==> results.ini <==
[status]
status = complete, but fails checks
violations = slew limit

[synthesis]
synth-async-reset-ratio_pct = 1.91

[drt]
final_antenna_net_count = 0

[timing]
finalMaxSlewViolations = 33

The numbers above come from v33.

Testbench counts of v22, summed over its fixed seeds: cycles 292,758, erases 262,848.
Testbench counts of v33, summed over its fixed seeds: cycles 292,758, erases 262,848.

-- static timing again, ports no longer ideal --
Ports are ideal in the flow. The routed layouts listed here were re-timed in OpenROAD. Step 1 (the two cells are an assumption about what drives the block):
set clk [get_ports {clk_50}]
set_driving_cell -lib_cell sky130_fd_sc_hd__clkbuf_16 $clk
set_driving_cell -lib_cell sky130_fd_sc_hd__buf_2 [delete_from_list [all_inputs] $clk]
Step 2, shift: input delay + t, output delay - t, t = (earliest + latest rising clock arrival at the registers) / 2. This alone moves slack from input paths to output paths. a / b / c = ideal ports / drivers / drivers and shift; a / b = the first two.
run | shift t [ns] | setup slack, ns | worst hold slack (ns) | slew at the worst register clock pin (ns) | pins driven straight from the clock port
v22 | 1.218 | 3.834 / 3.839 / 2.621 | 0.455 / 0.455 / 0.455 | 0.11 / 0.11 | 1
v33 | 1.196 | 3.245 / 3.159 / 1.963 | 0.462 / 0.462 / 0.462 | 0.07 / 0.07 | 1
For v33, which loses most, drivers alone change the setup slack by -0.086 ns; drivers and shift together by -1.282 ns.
Background: an optimization exercise with open tools, aiming at small area and a short achievable clock period. Do not read the settings as production practice. Power is estimated from default activity; no workload was simulated.

==> flow/design.v <==
module pcmNand2 (
    input  logic a, b,
    output logic y
);
    assign y = !(a && b);
endmodule
module pcmAnd3 (
    input  logic a, b, c,
    output logic y
);
    assign y = a && b && c;
endmodule
module pcmAnd4 (
    input  logic a, b, c, d,
    output logic y
);
    assign y = a && b && c && d;
endmodule
module pcmAo22 (
    input  logic a1, a2, b1, b2,
    output logic y
);
    assign y = (a1 && a2) || (b1 && b2);
endmodule
module pcmMux2i (
    input  logic a0, a1, s,
    output logic y
);
    assign y = !(s ? a1 : a0);
endmodule
module pcmAo22Hold (
    input  logic a1, a2, b1, b2,
    output logic y
);
    assign y = (a1 && a2) || (b1 && b2);
endmodule
module pcmAoi222 (
    input  logic a1, a2, b1, b2, c1, c2,
    output logic y
);
    assign y = !((a1 && a2) || (b1 && b2) || (c1 && c2));
endmodule
module pcmNand3 (
    input  logic a, b, c,
    output logic y
);
    assign y = !(a && b && c);
endmodule
module portalChannelFifo #(
    parameter int WIDTH = 32,
    parameter bit INV   = 1'b0    
) (
    input  logic             CLK,
    input  logic             RST_N,
    input  logic [WIDTH-1:0] enqData,
    input  logic             enq,
    input  logic             deq,
    output logic [WIDTH-1:0] first,
    output logic             notEmpty,
    output logic             notFull,
    output logic             full
);
    logic [WIDTH-1:0] head, headNext, inData;
    logic [WIDTH-1:0] buffer  [7];
    logic [WIDTH-1:0] bufNext [7];
    logic [7:0]       occ;
    logic             doEnq, doDeq, up, dn;
    logic             headLoad, headFromIn, bufShift, bufHold;
    logic [6:0]       rdSel;
    logic [8:0]       hSel;      
    assign notEmpty = occ[0];
    assign notFull  = !occ[7];
    assign full     = occ[7];
    assign first    = head;
    assign inData   = INV ? ~enqData : enqData;
    assign doEnq = enq && !occ[7];
    assign doDeq = deq && occ[0];
    assign up    = doEnq && !doDeq;
    assign dn    = doDeq && !doEnq;
    assign headFromIn = !occ[1] && (!occ[0] || deq);
    assign headLoad   = (doEnq && headFromIn) || (doDeq && occ[1]);
    assign bufShift   = doEnq && !headFromIn;
    assign bufHold    = !bufShift;
    for (genvar k = 0; k < 6; k++) begin : gSel
        assign rdSel[k] = occ[k+1] && !occ[k+2];
    end
    assign rdSel[6] = occ[7];
    for (genvar k = 0; k < 7; k++) begin : gHSel
        assign hSel[k] = deq && rdSel[k];
    end
    assign hSel[7] = enq && !occ[1] && (!occ[0] || deq);
    assign hSel[8] = !headLoad;
    for (genvar b = 0; b < WIDTH; b++) begin : gBit
        logic [2:0] t;
        pcmAoi222 uT0 (
            .a1(hSel[0]), .a2(buffer[0][b]), .b1(hSel[1]), .b2(buffer[1][b]),
            .c1(hSel[2]), .c2(buffer[2][b]), .y(t[0])
        );
        pcmAoi222 uT1 (
            .a1(hSel[3]), .a2(buffer[3][b]), .b1(hSel[4]), .b2(buffer[4][b]),
            .c1(hSel[5]), .c2(buffer[5][b]), .y(t[1])
        );
        pcmAoi222 uT2 (
            .a1(hSel[6]), .a2(buffer[6][b]), .b1(hSel[7]), .b2(inData[b]),
            .c1(hSel[8]), .c2(head[b]), .y(t[2])
        );
        pcmNand3 uHead (.a(t[0]), .b(t[1]), .c(t[2]), .y(headNext[b]));
        for (genvar k = 0; k < 7; k++) begin : gBuf
            pcmAo22Hold uHold (
                .a1(bufShift), .a2(k == 0 ? inData[b] : buffer[k-1][b]),
                .b1(bufHold),  .b2(buffer[k][b]),
                .y (bufNext[k][b])
            );
        end
    end
    always_ff @(posedge CLK) begin
        head <= headNext;
        for (int k = 0; k < 7; k++) buffer[k] <= bufNext[k];
    end
    always_ff @(posedge CLK or negedge RST_N) begin
        if (!RST_N)
            occ <= '0;
        else if (up)
            occ <= {occ[6:0], 1'b1};
        else if (dn)
            occ <= {1'b0, occ[7:1]};
    end
endmodule
This design comes from an exercise in tuning for small area and few clock cycles per item on the open sky130 flow, not from production work. Only simulation tests tie the RTL to the original design; equivalence was not proved.

<file path="design/flow/design.v">
`default_nettype none
package bc_pkg;
	localparam int BC_MAX_DIM = 4096;
	localparam int BC_CFG_W   = 13;
	localparam int BC_ADDR_W  = 3;
	localparam logic [1:0] MODE_DXT1 = 2'd0;
	localparam logic [1:0] MODE_DXT3 = 2'd1;
endpackage
`default_nettype wire
`default_nettype none
module bc_lane
(
	input  wire logic [1:0]       mode,
	input  wire logic [2:0][7:0]  e0,
	input  wire logic [2:0][7:0]  e1,
	input  wire logic [2:0][7:0]  c2,
	input  wire logic [2:0][7:0]  c3,
	input  wire logic             transp,
	input  wire logic             agt,
	input  wire logic [7:0]       abase,
	input  wire logic [5:0]       aq,
	input  wire logic [2:0]       ar,
	input  wire logic [1:0]       sel,
	input  wire logic [3:0]       nib,
	input  wire logic [2:0]       aidx,
	output logic      [31:0]      texel
);
	logic [2:0]  u;
	logic [2:0]  frac;
	logic [5:0]  ur;
	logic [8:0]  uq;
	logic [7:0]  a3, alpha;
	logic [23:0] color;
	always_comb begin
		if (agt) begin
			case (aidx)
				3'd0:    u = 3'd7;
				3'd1:    u = 3'd0;
				default: u = 3'd0 - aidx;
			endcase
		end else begin
			case (aidx)
				3'd0:    u = 3'd0;
				3'd1:    u = 3'd5;
				default: u = aidx - 3'd1;
			endcase
		end
		ur   = 6'(u) * 6'(ar);
		frac = agt ? 3'(ur / 6'd7) : 3'(ur / 6'd5);
		uq   = 9'(u) * 9'(aq);
		a3   = abase + 8'(uq) + 8'(frac);
		if (!agt && aidx == 3'd6) begin
			a3 = 8'h00;
		end else if (!agt && aidx == 3'd7) begin
			a3 = 8'hFF;
		end
		case (mode)
			2'd0:    alpha = (transp && sel == 2'd3) ? 8'h00 : 8'hFF;
			2'd1:    alpha = {nib, nib};
			default: alpha = a3;
		endcase
		case (sel)
			2'd0:    color = {e0[2], e0[1], e0[0]};
			2'd1:    color = {e1[2], e1[1], e1[0]};
			2'd2:    color = {c2[2], c2[1], c2[0]};
			default: color = {c3[2], c3[1], c3[0]};
		endcase
		texel = {alpha, color};
	end
endmodule
`default_nettype wire
`default_nettype none
module bc_palette
(
	input  wire logic [1:0]       mode,
	input  wire logic [15:0]      alpha_ends,
	input  wire logic [31:0]      color_ends,
	output logic      [2:0][7:0]  e0,
	output logic      [2:0][7:0]  e1,
	output logic      [2:0][7:0]  c2,
	output logic      [2:0][7:0]  c3,
	output logic                  transp,
	output logic                  agt,
	output logic      [7:0]       abase,
	output logic      [5:0]       aq,
	output logic      [2:0]       ar
);
	logic       interp3;
	logic [7:0] a0, a1, ad;
	always_comb begin
		e0[0] = {color_ends[15:11], color_ends[15:13]};
		e0[1] = {color_ends[10:5],  color_ends[10:9]};
		e0[2] = {color_ends[4:0],   color_ends[4:2]};
		e1[0] = {color_ends[31:27], color_ends[31:29]};
		e1[1] = {color_ends[26:21], color_ends[26:25]};
		e1[2] = {color_ends[20:16], color_ends[20:18]};
		interp3 = (mode != 2'd0) || (color_ends[15:0] > color_ends[31:16]);
		transp  = !interp3;
		for (int ch = 0; ch < 3; ch++) begin
			logic       le;
			logic [7:0] base, d, d3, d23, off2;
			le   = e0[ch] <= e1[ch];
			base = le ? e0[ch] : e1[ch];
			d    = le ? (e1[ch] - e0[ch]) : (e0[ch] - e1[ch]);
			d3   = 8'((16'(d) * 16'd171) >> 9);
			d23  = 8'((18'({d, 1'b0}) * 18'd171) >> 9);
			off2 = interp3 ? (le ? d3 : d23) : {1'b0, d[7:1]};
			c2[ch] = base + off2;
			c3[ch] = interp3 ? (base + (le ? d23 : d3)) : 8'h00;
		end
		a0    = alpha_ends[7:0];
		a1    = alpha_ends[15:8];
		agt   = a0 > a1;
		abase = agt ? a1 : a0;
		ad    = agt ? (a0 - a1) : (a1 - a0);
		if (agt) begin
			aq = 6'((16'(ad) * 16'd73 + 16'd36) >> 9);
			ar = 3'(ad - 8'(aq) * 8'd7);
		end else begin
			aq = 6'((16'(ad) * 16'd205) >> 10);
			ar = 3'(ad - 8'(aq) * 8'd5);
		end
	end
endmodule
`default_nettype wire
`default_nettype none
import bc_pkg::*;
module bc1_bc2_bc3_block_decoder
#(
	parameter int MAX_DIM = bc_pkg::BC_MAX_DIM
) (
	input  wire logic                 clk,
	input  wire logic                 arst_n,
	input  wire logic                 blk_valid,
	output logic                      blk_stall,
	input  wire logic [149:0]         blk_data,
	output logic                      row_valid,
	input  wire logic                 row_stall,
	output logic      [156:0]         row_data,
	input  wire logic                 psel,
	input  wire logic                 penable,
	input  wire logic                 pwrite,
	input  wire logic [bc_pkg::BC_ADDR_W-1:0] paddr,
	input  wire logic [31:0]          pwdata,
	output logic      [31:0]          prdata,
	output logic                      pready
);
	logic [BC_CFG_W-1:0] width_q, height_q;
	logic        busy_q;
	logic [1:0]  row_cnt_q;
	logic        last, take, accept;
	logic [1:0]  mode_q;
	logic [9:0]  col_q, brow_q;
	logic [63:0] aw_q, cw_q;
	logic [2:0][7:0] e0, e1, c2, c3;
	logic            transp, agt;
	logic [7:0]      abase;
	logic [5:0]      aq;
	logic [2:0]      ar;
	logic [7:0]       cidx_row;
	logic [15:0]      nib_row;
	logic [11:0]      aidx_row;
	logic [3:0][31:0] texel;
	logic [3:0]       mask;
	logic [11:0]      py;
	logic [10:0]      wq;
	logic [1:0]       wr;
	logic             col_lt, col_eq, y_in;
	always_ff @(posedge clk or negedge arst_n) begin
		if (!arst_n) begin
			width_q  <= BC_CFG_W'(4);
			height_q <= BC_CFG_W'(4);
		end else if (psel && penable && pwrite) begin
			if (paddr[2]) begin
				height_q <= pwdata[BC_CFG_W-1:0];
			end else begin
				width_q  <= pwdata[BC_CFG_W-1:0];
			end
		end
	end
	assign pready = 1'b1;
	assign prdata = paddr[2] ? 32'(height_q) : 32'(width_q);
	assign last      = (row_cnt_q == 2'd3);
	assign take      = busy_q && !row_stall;
	assign blk_stall = busy_q && !(take && last);
	assign accept    = blk_valid && !blk_stall;
	always_ff @(posedge clk or negedge arst_n) begin
		if (!arst_n) begin
			busy_q    <= 1'b0;
			row_cnt_q <= 2'd0;
		end else begin
			busy_q <= accept || (busy_q && !(take && last));
			if (take) begin
				row_cnt_q <= row_cnt_q + 2'd1;
			end
		end
	end
	always_ff @(posedge clk) begin
		if (accept) begin
			mode_q <= blk_data[149:148];
			col_q  <= blk_data[147:138];
			brow_q <= blk_data[137:128];
			aw_q   <= blk_data[127:64];
			cw_q   <= blk_data[63:0];
		end
	end
	bc_palette u_palette (
		.mode       (mode_q),
		.alpha_ends (aw_q[15:0]),
		.color_ends (cw_q[31:0]),
		.e0         (e0),
		.e1         (e1),
		.c2         (c2),
		.c3         (c3),
		.transp     (transp),
		.agt        (agt),
		.abase      (abase),
		.aq         (aq),
		.ar         (ar)
	);
	assign cidx_row = cw_q[32 + 8 * row_cnt_q +: 8];
	assign nib_row  = aw_q[16 * row_cnt_q +: 16];
	assign aidx_row = aw_q[16 + 12 * row_cnt_q +: 12];
	for (genvar k = 0; k < 4; k++) begin : g_lane
		bc_lane u_lane (
			.mode   (mode_q),
			.e0     (e0),
			.e1     (e1),
			.c2     (c2),
			.c3     (c3),
			.transp (transp),
			.agt    (agt),
			.abase  (abase),
			.aq     (aq),
			.ar     (ar),
			.sel    (cidx_row[2*k +: 2]),
			.nib    (nib_row[4*k +: 4]),
			.aidx   (aidx_row[3*k +: 3]),
			.texel  (texel[k])
		);
	end
	always_comb begin
		py = {brow_q, row_cnt_q};
		if (width_q >= BC_CFG_W'(MAX_DIM)) begin
			wq = 11'(MAX_DIM / 4);
			wr = 2'd0;
		end else begin
			wq = {1'b0, width_q[11:2]};
			wr = width_q[1:0];
		end
		col_lt = {1'b0, col_q} < wq;
		col_eq = {1'b0, col_q} == wq;
		for (int k = 0; k < 4; k++) begin
			mask[k] = col_lt || (col_eq && (2'(k) < wr));
		end
		y_in = (height_q >= BC_CFG_W'(MAX_DIM)) || ({1'b0, py} < height_q);
		mask = y_in ? mask : 4'b0000;
	end
	assign row_valid = busy_q;
	assign row_data  = {col_q, 2'b00, py, texel[0], texel[1], texel[2], texel[3], mask, last};
endmodule
`default_nettype wire
</file>
This design comes from an exercise in tuning for small area, a short achievable clock period and few clock cycles per item on the open sky130 flow, not from production work. RTL that was checked went through simulation tests only; none was proved equivalent to the original. No activity file was given, so power comes from the tool's default toggle rates.

harbor:
Design muldiv_seq, start of the top module:
module muldiv_seq
#(
    parameter int unsigned XLEN       = 32,
    parameter int unsigned MUL_STAGES = 2
) (
    input  logic            clk,
    input  logic            rst_n,
    input  logic            req_valid,
    output logic            req_ready,
    input  logic [XLEN-1:0] a,
    input  logic [XLEN-1:0] b,
    input  logic [2:0]      funct3,
    input  logic            flush,
    output logic            resp_valid,
    input  logic            resp_ready,
    output logic [XLEN-1:0] res,
    output logic            busy
);
Size in the first run: ~1400 cells after synthesis, ~130 flip-flops, about 110 I/O pins, ~12000 um^2 of cells after synthesis.
clock: 10.5 ns
lec_check: 0
cap_margin: 20
core_margin: 2
core_utilization: 35
cts_buf_list: sky130_fd_sc_hd__clkbuf_4 sky130_fd_sc_hd__clkbuf_8
setup_slack_margin: 5
slew_margin: 20
standard.sh (not shown) runs the stock make flow with config.mk's settings and CLKGATE_MAP_FILE= SYNTH_SCRIPT=/design/flow/synth_recipe.tcl, a recipe that flattens the netlist after the stock synthesis.
==> flow/flow/run.sh <==
#!/bin/bash
# Standard ORFS layout; port buffers use the small sky130 buffer.
set -euo pipefail
sed 's/"\${@:-finish}"/BUFFER_PORTS_ARGS="-buffer_cell sky130_fd_sc_hd__buf_1" "${@:-finish}"/' standard.sh > standard_mod.sh
bash standard_mod.sh > flow_make.log 2>&1
## Diff of input files: pepper against harbor
- CTS_BUF_LIST: sky130_fd_sc_hd__clkbuf_4 sky130_fd_sc_hd__clkbuf_8 -> unset
==> flow/flow/run.sh <==
#!/bin/bash
# Standard ORFS layout, with timing repair aimed 6 ns below the clock period
# (the design's 10.5 ns clock and constraints are unchanged).
set -euo pipefail
sed 's/SETUP_SLACK_MARGIN=[0-9.]*/SETUP_SLACK_MARGIN=6/' standard.sh > standard_tight.sh
bash standard_tight.sh > flow_make.log 2>&1
Findings:
- Looking at maximum frequency across both flows, pepper is the stronger of the two, with harbor trailing.
- On critical path arrival, the lower figure sits with pepper, not harbor.
- Against harbor, pepper comes in about 7% higher on multi-input gate area in the final layout.
- Taking harbor as the reference, in pepper worst hold slack lower; routed wire length higher; post-route worst setup slack higher.
- Capture point of the worst path = HI_q[27]: harbor; capture point of the worst path = HI_q[19]: pepper
This design comes from an exercise in tuning for small area and a short achievable clock period on the open sky130 flow, not from production work.
For this run, only the layout was checked, not whether the RTL still works.
No activity file was given, so power comes from the tool's default toggle rates.

### design/flow/flow/run.sh
#!/bin/bash
set -euo pipefail
MARGIN=${MARGIN:-7.1}
PORTBUF=${PORTBUF:-sky130_fd_sc_hd__buf_1}
sed -e "s/SETUP_SLACK_MARGIN=[0-9.]*/SETUP_SLACK_MARGIN=$MARGIN/" \
    -e "s/\"\${@:-finish}\"/BUFFER_PORTS_ARGS='-buffer_cell $PORTBUF' \"\${@:-finish}\"/" \
    standard.sh > standard_flow.sh
bash standard_flow.sh > standard.log 2>&1
### design/flow/standard.sh
#!/bin/bash
# synth_recipe.tcl (not shown) runs the flow's synth.tcl, then flattens the netlist and writes it again
# the make line also repeats each setting of config.mk as NAME=value (left out here)
make -C /OpenROAD-flow-scripts/flow DESIGN_CONFIG=/design/flow/config.mk WORK_HOME=/design/flow/orfs CLKGATE_MAP_FILE= SYNTH_SCRIPT=/design/flow/synth_recipe.tcl "${@:-finish}"
### design/flow/config.mk
export PLATFORM = sky130hd
export DESIGN_NAME = echo_train_gen
export DESIGN_NICKNAME = echo_train_gen
export VERILOG_FILES = /design/flow/design.v
export SDC_FILE = /design/flow/constraint.sdc
export NUM_CORES = 4
export LEC_CHECK = 0
export CAP_MARGIN = 20
export CORE_MARGIN = 2
export CORE_UTILIZATION = 50
export CTS_CLUSTER_DIAMETER = 120
export CTS_CLUSTER_SIZE = 25
export PLACE_DENSITY = 0.8
export SETUP_SLACK_MARGIN = 5
export SLEW_MARGIN = 20
### design/flow/constraint.sdc
create_clock -name core_clock -period 10.5 [get_ports {clk}]
set_input_delay 2.1000 -clock core_clock [delete_from_list [all_inputs] [get_ports {clk}]]
set_output_delay 2.1000 -clock core_clock [all_outputs]
set_load 0.01 [all_outputs]
This is an optimization exercise on Yosys and OpenROAD, whose aim is small area, a short achievable clock period and few clock cycles per item, not a production implementation. At most, simulation tests tie the RTL to the original design; equivalence was not proved. The RTL of run 2 was laid out without a check of its function.

==> flow/design.v, too long to show whole: its modules and the start of the top module <==
// module bdte_ctrl: 20 lines
// module bdte_datapath: 187 lines
// module broken_down_time_to_epoch: 49 lines
module broken_down_time_to_epoch (
  input  logic               clk_i,
  input  logic               rst_ni,
  input  logic               start,
  output logic               busy,
  input  logic signed [10:0] second_in_i,
  input  logic signed [10:0] minute_in_i,
  input  logic signed [10:0] hour_in_i,
  input  logic signed [10:0] day_in_i,
  input  logic signed [7:0]  month_in_i,
  input  logic        [7:0]  year_in_i,
  output logic               done_o,
  output logic        [5:0]  second_out_o,
  output logic        [5:0]  minute_out_o,
  output logic        [4:0]  hour_out_o,
  output logic        [4:0]  day_out_o,
  output logic        [3:0]  month_out_o,
  output logic signed [9:0]  year_out_o,
  output logic        [8:0]  day_of_year_o,
  output logic signed [33:0] epoch_seconds_o
);
  // ...
==> flow/run.sh <==
#!/bin/bash
# synth_recipe.tcl (not shown) runs the flow's synth.tcl, then flattens the netlist and writes it again
# the make line also repeats each setting of config.mk as NAME=value (left out here)
make -C /OpenROAD-flow-scripts/flow DESIGN_CONFIG=/design/flow/config.mk WORK_HOME=/design/flow/orfs CLKGATE_MAP_FILE= SYNTH_SCRIPT=/design/flow/synth_recipe.tcl finish
==> flow/config.mk <==
export PLATFORM = sky130hd
export DESIGN_NAME = broken_down_time_to_epoch
export DESIGN_NICKNAME = broken_down_time_to_epoch
export VERILOG_FILES = /design/flow/design.v
export SDC_FILE = /design/flow/constraint.sdc
export NUM_CORES = 4
export LEC_CHECK = 0
export CAP_MARGIN = 20
export CORE_MARGIN = 2
export CORE_UTILIZATION = 40
export SLEW_MARGIN = 20
==> flow/constraint.sdc <==
create_clock -name core_clock -period 9.0 [get_ports {clk_i}]
set_input_delay 1.8000 -clock core_clock [delete_from_list [all_inputs] [get_ports {clk_i}]]
set_output_delay 1.8000 -clock core_clock [all_outputs]
set_load 0.01 [all_outputs]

────────────────────────────────────────

Work request:
Copy exactly the lines from the top of the entries through the line with "-- static timing" in it, please, keeping both ends and adding nothing.

Response box:
==> results.ini <==
[status]
status = complete, but fails checks
violations = slew limit

[synthesis]
synth-async-reset-ratio_pct = 1.91

[drt]
final_antenna_net_count = 0

[timing]
finalMaxSlewViolations = 33

The numbers above come from v33.

Testbench counts of v22, summed over its fixed seeds: cycles 292,758, erases 262,848.
Testbench counts of v33, summed over its fixed seeds: cycles 292,758, erases 262,848.

-- static timing again, ports no longer ideal --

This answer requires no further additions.